To do
Below are the entries. Transcribe exactly the lines from the one with "escL = d_q[11];" through the one with "2'd2) || ((rph == 2'd1) && r_short));", ends included, and leave out all others.

Information provided

What follows belongs to an exercise in optimizing a design on an open flow for small area, a short achievable clock period and few clock cycles per item; a production flow would make more cautious choices. Function was checked by simulation only, so behaviour that the tests miss may differ from the original. No activity file was given, so power comes from the tool's default toggle rates.

## rev 12
==> flow/design.v (excerpt) <==
module sp_coder (
    input  wire        clk,
    input  wire        rst,            
    input  wire        in_valid,
    output wire        in_ready,
    input  wire [3:0]  in_slot,
    input  wire [63:0] in_p,           
    input  wire        in_skip,        
    input  wire        in_still,
    input  wire        in_jump,
    input  wire        in_refresh,
    output reg         out_valid,
    input  wire        out_ready,
    output reg  [3:0]  out_slot,
    output reg  [7:0]  out_code,
    output reg         out_esc_valid,
    output reg  [63:0] out_esc
);
export LEC_CHECK = 0
export CAP_MARGIN = 20
export CORE_MARGIN = 2
export CORE_UTILIZATION = 60
export CTS_CLUSTER_DIAMETER = 120
export CTS_CLUSTER_SIZE = 24
export SLEW_MARGIN = 20
create_clock -name core_clock -period 14.5 [get_ports {clk}]
standard.sh (not shown) runs the stock make flow with config.mk's settings and CLKGATE_MAP_FILE= SYNTH_SCRIPT=/design/flow/synth_recipe.tcl, a recipe that flattens the netlist after the stock synthesis.
==> flow/flow/run.sh <==
#!/bin/bash
# The standard layout (standard.sh), with one change: the buffers that
# buffer_ports puts on every input and output port are sky130_fd_sc_hd__buf_2
# instead of the cell buffer_ports picks by default (a clkdlybuf4s50 delay
# cell). The full make output is kept in standard.log.
set -euo pipefail
bash standard.sh "BUFFER_PORTS_ARGS=-buffer_cell sky130_fd_sc_hd__buf_2" finish > standard.log 2>&1
Rev 12 completed every stage of the flow, and the final layout passed the timing, DRC and antenna checks.
Testbench counts of rev 12, summed over its fixed seeds: cycles 6,160, items 6,144.
Changes in rev 13 relative to rev 12:
==> flow/flow/run.sh <==
#!/bin/bash
# The standard layout (standard.sh) with two changes:
#  - buffer_ports puts sky130_fd_sc_hd__buf_2 on every input and output port
#    instead of the delay cell it picks by default;
#  - timing repair aims for more setup slack than the standard flow does.
# The clock period and all constraints are the design's. The full make
# output is kept in standard.log.
set -euo pipefail
bash standard.sh "BUFFER_PORTS_ARGS=-buffer_cell sky130_fd_sc_hd__buf_2" SETUP_SLACK_MARGIN=10.3 finish > standard.log 2>&1
--- outcome ---
In summary, rev 13 completed successfully, with a layout that passed the timing, DRC and antenna checks.
As far as number of flip-flops and latches goes, rev 13 and rev 12 are indistinguishable; the numbers are identical.
Rev 13 -> rev 12: clock share of power flat
Cmp rev 13 and rev 12 / cell count along the critical path / lower: rev 13
[compare] base=rev 12 new=rev 13: non-clock inverter instance count of the final layout went up by 0.31%, via count went down by 162.
The layout filler cell count in rev 13 was higher than what rev 12 gave.
The sequential share of layout area number comes out higher for rev 12 vs rev 13.
Rev 13 against rev 12: design area higher; gate count of the mapped netlist roughly the same.

========
The RTL this note starts from:
==> flow/design.v <==
module sp_coder (
    input  wire        clk,
    input  wire        rst,            
    input  wire        in_valid,
    output wire        in_ready,
    input  wire [3:0]  in_slot,
    input  wire [63:0] in_p,           
    input  wire        in_skip,        
    input  wire        in_still,
    input  wire        in_jump,
    input  wire        in_refresh,
    output reg         out_valid,
    input  wire        out_ready,
    output reg  [3:0]  out_slot,
    output reg  [7:0]  out_code,
    output reg         out_esc_valid,
    output reg  [63:0] out_esc
);
    localparam NSLOT = 16;
    localparam [7:0] CODE_JUMP  = 8'h7F;
    localparam [7:0] CODE_TRACK = 8'h81;
    localparam [7:0] CODE_STILL = 8'h80;
    localparam [3:0] HEAD_RST = 4'd14;
    localparam W    = 5;
    localparam NALU = (64 + W - 1) / W;
    reg [63:0] ring_r [0:NSLOT-1];
    reg [63:0] ring_v [0:NSLOT-1];
    reg [NSLOT-1:1] stale;
    reg [3:0] head;
    reg       rst_q;               
    reg        a_valid;
    reg        a_match;            
    reg [3:0]  a_slot;
    reg [63:0] a_p;
    reg        a_skip, a_still, a_jump, a_refresh;
    reg        s_valid;
    reg [3:0]  s_slot;
    reg [7:0]  s_code;
    reg        s_esc_valid;
    wire go = a_valid && a_match && !s_valid;
    wire out_free = !out_valid || out_ready;
    reg  s_hit;                    
    wire s_move   = s_valid && (!s_esc_valid || s_hit);
    wire s_valid_n = !rst && (out_free ? (s_valid && !s_move) : (s_valid || go));
    reg  rdy_q;
    assign in_ready = rdy_q;
    wire en_a = !a_valid || go;
    wire [63:0] r_cur = ring_r[0];
    wire [63:0] v_cur = ring_v[0];
    wire [63:0] p     = a_p;
    wire [63:0] nr    = ~r_cur;
    wire [63:0] nv    = ~v_cur;
    wire [63:0] su    = p ^ nr ^ nv;
    wire [63:0] cy    = {(p[62:0] & nr[62:0]) | (p[62:0] & nv[62:0]) | (nr[62:0] & nv[62:0]), 1'b1};
    wire [15:0] e_lo  = {1'b0, su[14:0]} + {1'b0, cy[14:0]} + 16'd1;
    wire        c15   = e_lo[15];
    wire [15:0] e16   = {su[15] ^ cy[15] ^ c15, e_lo[14:0]};
    wire [48:0] ha    = su[63:15];
    wire [48:0] hb    = cy[63:15];
    wire [48:0] hx    = ha ^ hb;
    wire        all0  = (hx[0] == c15)  && ((ha[47:0] | hb[47:0]) == hx[48:1]);
    wire        all1  = (hx[0] == !c15) && ((ha[47:0] & hb[47:0]) == ~hx[48:1]);
    wire        lo_ok = all0 ? (e16[15] == 1'b0 && e16[14:0] <= 15'h7E7F)
                             : (e16[15] == 1'b1 && e16[14:0] >= 15'h0180);
    wire        c_ok  = (all0 || all1) && lo_ok;
    wire [15:0] t16   = su[15:0] + cy[15:0] + 16'd129;      
    wire [8:0]  k     = 9'd128 - {1'b0, t16[7:0]};
    wire mode_skip  = a_skip;
    wire mode_still = !a_skip && a_still;
    wire mode_pq    = !a_skip && !a_still && !a_jump;    
    wire mode_p     = !a_skip && !a_still;               
    wire esc        = mode_p && !use_c;
    reg [7:0]  code_fix;
    always @(*) begin
        if (a_skip)                  code_fix = 8'd0;
        else if (a_still)            code_fix = CODE_STILL;
        else if (a_jump)             code_fix = CODE_JUMP;
        else                         code_fix = CODE_TRACK;
    end
    wire       step_ok = mode_pq && !a_refresh;      
    wire       use_c   = step_ok && c_ok;
    wire [7:0] code    = use_c ? t16[15:8] : code_fix;
    reg sel_p, sel_rk, sel_nr, sel_vk;
    wire [63:0] r1_d = sel_p ? p : r_cur;
    wire [63:0] r1_q = ({64{sel_p}} & p) | ({64{sel_rk}} & r_cur);
    wire [63:0] v1_q = ({64{sel_nr}} & ~r_cur) | ({64{sel_vk}} & v_cur);
    reg [NALU:1] op_pq;
    reg [NALU:1] op_skip;
    reg [NALU:1] k_neg;
    reg [NALU:1] stp;              
    reg [7:0]    kd [1:NALU];      
    reg [NALU:2] cr;               
    reg [NALU:2] cv;               
    wire [63:0] r_alu [1:NALU];
    wire [63:0] v_alu [1:NALU];
    wire [NALU:1] cr_out, cv_out;
    genvar g, b;
    generate
        for (g = 1; g <= NALU; g = g + 1) begin : alu
            localparam LO = (g - 1) * W;
            localparam HI = (g * W > 64) ? 63 : g * W - 1;
            wire [HI-LO+1:0] crc;
            wire [HI-LO+1:0] cvc;
            if (g == 1) begin : first
                assign crc[0] = 1'b0;
                assign cvc[0] = 1'b1;
            end else begin : next
                assign crc[0] = cr[g];
                assign cvc[0] = cv[g];
            end
            for (b = LO; b <= HI; b = b + 1) begin : bit_
                wire kb  = (b < 8) ? (stp[g] & kd[g][(b < 8) ? b : 0]) : k_neg[g];
                wire rb  = ring_r[g][b];
                wire vb  = ring_v[g][b];
                wire xb  = op_skip[g] ? vb : kb;
                wire ci  = crc[b-LO];
                wire rn  = rb ^ xb ^ ci;
                wire nvb = vb;
                wire di  = cvc[b-LO];
                assign crc[b-LO+1] = (rb & xb) | (rb & ci) | (xb & ci);
                assign cvc[b-LO+1] = (rn & nvb) | (rn & di) | (nvb & di);
                assign r_alu[g][b] = rn;
                assign v_alu[g][b] = op_pq[g] ? (rn ^ nvb ^ di) : vb;
            end
            if (LO > 0) begin : keep_lo
                assign r_alu[g][LO-1:0] = ring_r[g][LO-1:0];
                assign v_alu[g][LO-1:0] = ring_v[g][LO-1:0];
            end
            if (HI < 63) begin : keep_hi
                assign r_alu[g][63:HI+1] = ring_r[g][63:HI+1];
                assign v_alu[g][63:HI+1] = ring_v[g][63:HI+1];
            end
            assign cr_out[g] = crc[HI-LO+1];
            assign cv_out[g] = cvc[HI-LO+1];
        end
    endgenerate
    always @(posedge clk) begin
        op_pq[1]   <= go && mode_pq;
        op_skip[1] <= go && mode_skip;
        kd[1]      <= k[7:0];
        stp[1]     <= go && use_c;
        k_neg[1]   <= go && use_c && k[8];
    end
    generate
        for (g = 2; g <= NALU; g = g + 1) begin : alu_regs
            always @(posedge clk) begin
                op_pq[g]   <= op_pq[g-1];
                op_skip[g] <= op_skip[g-1];
                k_neg[g]   <= k_neg[g-1];
                kd[g]      <= kd[g-1];
                stp[g]     <= stp[g-1];
                cr[g]      <= cr_out[g-1];
                cv[g]      <= cv_out[g-1];
            end
        end
    endgenerate
    integer j;
    always @(posedge clk) begin
        if (stale[NSLOT-1]) begin
            ring_r[0] <= 64'd0;
            ring_v[0] <= 64'd0;
        end else begin
            ring_r[0] <= ring_r[NSLOT-1];
            ring_v[0] <= ring_v[NSLOT-1];
        end
        ring_r[1] <= r1_q;
        ring_v[1] <= v1_q;
        for (j = 2; j <= NALU + 1; j = j + 1) begin
            ring_r[j] <= r_alu[j-1];
            ring_v[j] <= v_alu[j-1];
        end
        for (j = NALU + 2; j < NSLOT; j = j + 1) begin
            ring_r[j] <= ring_r[j-1];
            ring_v[j] <= ring_v[j-1];
        end
    end
    always @(posedge clk) begin
        rst_q <= rst;
        if (rst) begin
            stale <= {(NSLOT-1){1'b1}};
            head  <= HEAD_RST;
        end else begin
            stale <= {stale[NSLOT-2:1], 1'b0};
            head  <= head + 4'd1;
        end
    end
    wire       a_valid_n = !rst && (en_a ? in_valid : a_valid);
    wire [3:0] a_slot_n  = en_a ? in_slot : a_slot;
    wire       a_match_n = (a_slot_n == head + 4'd1);
    wire       go_n      = a_valid_n && a_match_n && !s_valid_n;
    wire       skip_n    = en_a ? in_skip  : a_skip;
    wire       still_n   = en_a ? in_still : a_still;
    wire       jump_n    = en_a ? in_jump  : a_jump;
    always @(posedge clk) begin
        sel_p  <= go_n && !skip_n && !still_n;
        sel_rk <= !rst && !(go_n && !skip_n && !still_n);
        sel_nr <= go_n && !skip_n && !still_n && !jump_n;
        sel_vk <= !rst && (!go_n || skip_n || (!still_n && jump_n));
        s_hit  <= ((go ? a_slot : s_slot) == head + 4'd1);
    end
    always @(posedge clk) begin
        a_valid <= a_valid_n;
        a_match <= a_match_n;
        rdy_q   <= !a_valid_n || (a_match_n && !s_valid_n);
        if (en_a) begin
            a_slot    <= in_slot;
            a_p       <= in_p;
            a_skip    <= in_skip;
            a_still   <= in_still;
            a_jump    <= in_jump;
            a_refresh <= in_refresh;
        end
    end
    always @(posedge clk) begin
        s_valid <= s_valid_n;
        if (rst) begin
            out_valid <= 1'b0;
        end else if (out_free) begin
            out_valid <= s_move || go;
        end
    end
    always @(posedge clk) begin
        if (go) begin
            s_slot      <= a_slot;
            s_code      <= code;
            s_esc_valid <= esc;
        end
        if (out_free) begin
            if (s_valid) begin
                out_slot      <= s_slot;
                out_code      <= s_code;
                out_esc_valid <= s_esc_valid;
            end else begin
                out_slot      <= a_slot;
                out_code      <= code;
                out_esc_valid <= esc;
            end
            out_esc <= r1_d;
        end
    end
endmodule
Settings: LEC_CHECK=0, CAP_MARGIN=20, CORE_MARGIN=2, CORE_UTILIZATION=60, CTS_CLUSTER_DIAMETER=120, CTS_CLUSTER_SIZE=24, SLEW_MARGIN=20; clock period 14.5 ns.
run.sh (not shown) runs the stock make flow with config.mk's settings and CLKGATE_MAP_FILE= SYNTH_SCRIPT=/design/flow/synth_recipe.tcl, a recipe that flattens the netlist after the stock synthesis.
Stock flow here: none of the scripts above is used.
The first run finished clean.
Testbench counts at the start, summed over its fixed seeds: cycles 6,160, items 6,144.
Then changed:
==> flow/flow/run.sh (new file) <==
#!/bin/bash
# The standard layout (standard.sh), with one change: the buffers that
# buffer_ports puts on every input and output port are sky130_fd_sc_hd__buf_2
# instead of the cell buffer_ports picks by default (a clkdlybuf4s50 delay
# cell). The full make output is kept in standard.log.
set -euo pipefail
bash standard.sh "BUFFER_PORTS_ARGS=-buffer_cell sky130_fd_sc_hd__buf_2" finish > standard.log 2>&1
==> flow/standard.sh (new file) <==
#!/bin/bash
# synth_recipe.tcl (not shown) runs the flow's synth.tcl, then flattens the netlist and writes it again
# the make line also repeats each setting of config.mk as NAME=value (left out here)
make -C /OpenROAD-flow-scripts/flow DESIGN_CONFIG=/design/flow/config.mk WORK_HOME=/design/flow/orfs CLKGATE_MAP_FILE= SYNTH_SCRIPT=/design/flow/synth_recipe.tcl "${@:-finish}"
removed: flow/run.sh
Effect:
- combinational power falls by about 6%
- cell count is unchanged
- routed wire length falls by 0.35%
- global-route usage barely changes
- synthesized cell count stays the same
- die area does not change
- worst hold slack barely changes
- area after synthesis stays the same
- setup slack gets better by 0.27 ns
- cell area decreases by 1.2%

re-timing with driven ports:
The results above use ideal ports. As a check the final layouts listed here were re-extracted and re-timed, cells and wires unchanged. Step 1 sets driving cells, clkbuf_16 on the clock port and buf_2 on the other inputs (assumed; they add their load-dependent delay and slew). Step 2 adds t to the input delays and takes it off the output delays; t is the mean of the earliest and latest rising clock arrival at the registers after step 1. Input paths then give back, and output paths get back, about the clock's delay inside the block. Slacks: no drivers / after step 1 / after step 2; pairs: no drivers / after step 1.
run | t, ns | setup WS [ns] | worst hold slack (ns)
rev 12 | 0.763 | 9.956 / 9.956 / 9.597 | 0.309 / 0.309 / 0.309
rev 13 | 0.753 | 10.180 / 10.115 / 9.717 | 0.315 / 0.315 / 0.315
the first run of note 2 | 0.780 | 9.792 / 9.725 / 9.415 | 0.318 / 0.318 / 0.318
the second run of note 2 | 0.774 | 10.066 / 10.066 / 9.805 | 0.318 / 0.318 / 0.318
After both steps every run listed still meets setup and hold. The setup slack of rev 13, which loses most, moves by -0.065 ns with the drivers and by -0.463 ns with both steps.
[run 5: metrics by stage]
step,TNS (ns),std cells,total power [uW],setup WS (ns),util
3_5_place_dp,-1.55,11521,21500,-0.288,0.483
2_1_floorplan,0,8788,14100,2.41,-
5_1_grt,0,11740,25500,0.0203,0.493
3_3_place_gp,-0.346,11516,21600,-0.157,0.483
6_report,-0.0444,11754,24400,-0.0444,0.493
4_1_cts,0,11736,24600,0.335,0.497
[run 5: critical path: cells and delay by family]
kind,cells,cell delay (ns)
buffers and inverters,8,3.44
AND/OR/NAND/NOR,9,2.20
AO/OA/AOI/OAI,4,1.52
This design comes from an exercise in tuning for small area, a short achievable clock period and few clock cycles per item on the open sky130 flow, not from production work.
Function was checked by simulation only, so behaviour that the tests miss may differ from the original.
No activity file was given, so power comes from the tool's default toggle rates.

lane 1:
Design press_f0_enc, start of the top module:
module press_f0_enc (
    input  wire        clk,
    input  wire        rst,
    input  wire        in_valid,
    output wire        in_ready,
    input  wire [31:0] in_data,
    input  wire        in_first,
    input  wire        in_last,
    input  wire [31:0] in_base,
    input  wire [31:0] in_first_run,
    output wire        out_valid,
    input  wire        out_ready,
    output wire [31:0] out_data,
    output wire        out_last,
    output wire [31:0] out_bits
);
For scale: about 560 flip-flops, ~51000 um^2 of cells after synthesis.
export LEC_CHECK = 0
export CAP_MARGIN = 20
export CORE_MARGIN = 2
export CORE_UTILIZATION = 55
export PLACE_DENSITY = 0.75
export SETUP_SLACK_MARGIN = 5
export SLEW_MARGIN = 20
create_clock -name core_clock -period 12.0 [get_ports {clk}]
standard.sh (not shown) runs the stock make flow with config.mk's settings and CLKGATE_MAP_FILE= SYNTH_SCRIPT=/design/flow/synth_recipe.tcl, a recipe that flattens the netlist after the stock synthesis.
==> flow/flow/run.sh <==
#!/bin/bash
set -euo pipefail
MARGIN=7
sed "s/SETUP_SLACK_MARGIN=[0-9.]*/SETUP_SLACK_MARGIN=${MARGIN}/" standard.sh > standard_margin.sh
grep -q "SETUP_SLACK_MARGIN=${MARGIN}" standard_margin.sh
bash standard_margin.sh > standard.log 2>&1
Lane 1 went all the way through synthesis, placement and routing and the layout is clean on timing, DRC and antenna.
Testbench counts of lane 1, summed over its fixed seeds: cycles 231,371, items 152,338.
Input-level comparison between lane 2 and lane 1:
--- a/flow/design.v
+++ b/flow/design.v
@@ -235,37 +235,41 @@
     wire [4:0]  qL   = d_q[10:6];
     wire        escL = d_q[11];
     wire [6:0]  sumSL = {2'd0, qS} + {2'd0, kS} + {2'd0, qL} + {3'd0, kL};
     wire        short = !escS && !escL && (sumSL <= 7'd30);
     wire        run_s = is_h && isrun && short;           
     wire [20:0] zL   = z & ~(21'h1F_FFFF << kS);
     wire [9:0]  nL1  = n1 & ~(10'h3FF << kL);
-    wire [31:0] thq  = ~(32'hFFFF_FFFF << ((rph == 2'd0) ? qS : qL));
+    wire [31:0] thq  = ~(32'hFFFF_FFFF << qS);
+    wire [5:0]  kqL  = {1'b0, kS} + {1'b0, qL};
+    wire [31:0] onesL = ~(32'hFFFF_FFFF << kqL) & (32'hFFFF_FFFF << kS);
     wire        upd_sl = run_s && (rph == 2'd0);
     wire [27:0] aS_p = {1'b0, aS} + {7'd0, z};
     wire [26:0] aS_n = !upd_sl ? aS : ((nS == 5'd31) ? aS_p[27:1] : aS_p[26:0]);
     wire [4:0]  nS_n = !upd_sl ? nS : ((nS == 5'd31) ? 5'd16 : nS + 5'd1);
     wire [16:0] aL_p = {1'b0, aL} + {7'd0, n1};
     wire [15:0] aL_n = !upd_sl ? aL : ((nL == 5'd31) ? aL_p[16:1] : aL_p[15:0]);
     wire [4:0]  nL_n = !upd_sl ? nL : ((nL == 5'd31) ? 5'd16 : nL + 5'd1);
     reg         r_short;
     wire [1:0]  rph_n = rph + 2'd1;
-    wire        rmore = isrun && ((rph == 2'd0) || (rph == 2'd2) || ((rph == 2'd1) && r_short));
+    wire        rmore = isrun && ((rph == 2'd0) || ((rph == 2'd1) && r_short));
     reg  [32:0] tok_v;
     reg  [5:0]  tok_l;
     always @(*) begin
         case (d_kind)
             KS: begin tok_v = 33'd1;       tok_l = 6'd1;  end
             KB: begin tok_v = {1'b0, d_w}; tok_l = 6'd32; end
             KH: begin
                 case (rph)
                     2'd0: if (run_s) begin tok_v = {thq, 1'b0};   tok_l = {1'b0, qS} + 6'd2; end
                           else       begin tok_v = {d_w, 1'b1};  tok_l = 6'd33; end
-                    2'd1: begin tok_v = {12'd0, zL};   tok_l = r_short ? {1'b0, kS} : 6'd0; end
-                    2'd2: begin tok_v = {1'b0, thq};   tok_l = {1'b0, qL} + 6'd1; end
+                    2'd1: begin
+                        tok_v = r_short ? {1'b0, onesL | {11'd0, zL}} : 33'd0;
+                        tok_l = r_short ? kqL + 6'd1 : 6'd0;
+                    end
                     default: begin tok_v = {23'd0, nL1}; tok_l = {2'd0, kL}; end
                 endcase
             end
             default: begin tok_v = valMG; tok_l = lenMG; end
         endcase
     end
     wire hold_h = is_h && rmore;
@@ -371,25 +375,25 @@
             t_a1m1 <= A1m1;
             t_anz  <= (A1 != 11'd0);
             t_n1m1 <= N1 - 5'd1;
             t_zc   <= zc[2:0];
             t_last <= d_last && !split;
         end
     end
-    wire        ksl_s = (rph != 2'd3);
+    wire        ksl_s = (rph != 2'd2);
     wire [4:0]  ksl   = kfun(ksl_s ? aS : {11'd0, aL}, ksl_s ? nS : nL);
     always @(posedge clk) begin
         if (ctx_rst) begin
             aM <= 11'd1; nM <= 5'd1; kM <= 3'd0;
             aG <= 11'd1; nG <= 5'd1; kG <= 3'd0;
             aS <= 27'd1; nS <= 5'd1; kS <= 5'd0;
             aL <= 16'd1; nL <= 5'd1; kL <= 4'd0;
         end else begin
             if (fire && is_h && r_short && (rph == 2'd1)) kS <= ksl;
-            if (fire && is_h && (rph == 2'd3))            kL <= ksl[3:0];
+            if (fire && is_h && (rph == 2'd2))            kL <= ksl[3:0];
             if (fire) begin
                 aM <= aM_n; nM <= nM_n; kM <= kfun({16'd0, aM_n}, nM_n);
                 aG <= A2;   nG <= N2;   kG <= kG2;
                 aS <= aS_n; nS <= nS_n;
                 aL <= aL_n; nL <= nL_n;
             end
         end
Min non-clock buffer count across lane 2 and lane 1: lane 1
Lane 2 vs lane 1: cell count up slightly
All-layer global routing usage: lane 2 vs lane 1 down 0.71 points
Lane 2 completed; timing, DRC and antenna clean
Total power per unit cell area ended up 1.2 nW/um^2 lower on lane 2 than on lane 1.
Between lane 2 and lane 1, the difference in die footprint is negligible.
Violation count after the first detailed-routing iteration delta (lane 2 − lane 1): unfavourable
On combined area of all synthesized cells, lane 2 and lane 1 are neck and neck.
The clock skew after layout of lane 2 exceeds that of lane 1 by 0.0083 ns.
Summary: with lane 1 as the reference, count of clock-buffer cells in the layout in lane 2 moved up by a few percent.
Of lane 2 and lane 1, the lower critical path depth belongs to lane 2.
Testbench counts of lane 2, summed over its fixed seeds: cycles 227,875, items 152,338.

[re-timing with driven ports]
Ports are ideal in the flow. The routed layouts listed here were re-timed in OpenROAD.
Step 1 (the two cells are an assumption about what drives the block):
set clk [get_ports {clk}]
set_driving_cell -lib_cell sky130_fd_sc_hd__clkbuf_16 $clk
set_driving_cell -lib_cell sky130_fd_sc_hd__buf_2 [delete_from_list [all_inputs] $clk]
Step 2 moves the port delays by t, midway between the first and last clock arrival at a register: inputs arrive t later, outputs are due t later. That takes back most of the time a late clock gives input paths.
Three values: ideal, step 1, step 2; two values: the first two.
run	shift t [ns]	setup slack, ns	worst hold slack (ns)
lane 1	0.724	6.773 / 6.773 / 6.429	0.418 / 0.418 / 0.418
lane 2	0.732	6.560 / 6.560 / 6.393	0.419 / 0.419 / 0.419
After both steps setup and hold are still met in every run listed. For lane 1, which loses most, drivers alone change the setup slack by 0.000 ns; drivers and shift together by -0.344 ns.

Task output
     wire        escL = d_q[11];
     wire [6:0]  sumSL = {2'd0, qS} + {2'd0, kS} + {2'd0, qL} + {3'd0, kL};
     wire        short = !escS && !escL && (sumSL <= 7'd30);
     wire        run_s = is_h && isrun && short;           
     wire [20:0] zL   = z & ~(21'h1F_FFFF << kS);
     wire [9:0]  nL1  = n1 & ~(10'h3FF << kL);
-    wire [31:0] thq  = ~(32'hFFFF_FFFF << ((rph == 2'd0) ? qS : qL));
+    wire [31:0] thq  = ~(32'hFFFF_FFFF << qS);
+    wire [5:0]  kqL  = {1'b0, kS} + {1'b0, qL};
+    wire [31:0] onesL = ~(32'hFFFF_FFFF << kqL) & (32'hFFFF_FFFF << kS);
     wire        upd_sl = run_s && (rph == 2'd0);
     wire [27:0] aS_p = {1'b0, aS} + {7'd0, z};
     wire [26:0] aS_n = !upd_sl ? aS : ((nS == 5'd31) ? aS_p[27:1] : aS_p[26:0]);
     wire [4:0]  nS_n = !upd_sl ? nS : ((nS == 5'd31) ? 5'd16 : nS + 5'd1);
     wire [16:0] aL_p = {1'b0, aL} + {7'd0, n1};
     wire [15:0] aL_n = !upd_sl ? aL : ((nL == 5'd31) ? aL_p[16:1] : aL_p[15:0]);
     wire [4:0]  nL_n = !upd_sl ? nL : ((nL == 5'd31) ? 5'd16 : nL + 5'd1);
     reg         r_short;
     wire [1:0]  rph_n = rph + 2'd1;
-    wire        rmore = isrun && ((rph == 2'd0) || (rph == 2'd2) || ((rph == 2'd1) && r_short));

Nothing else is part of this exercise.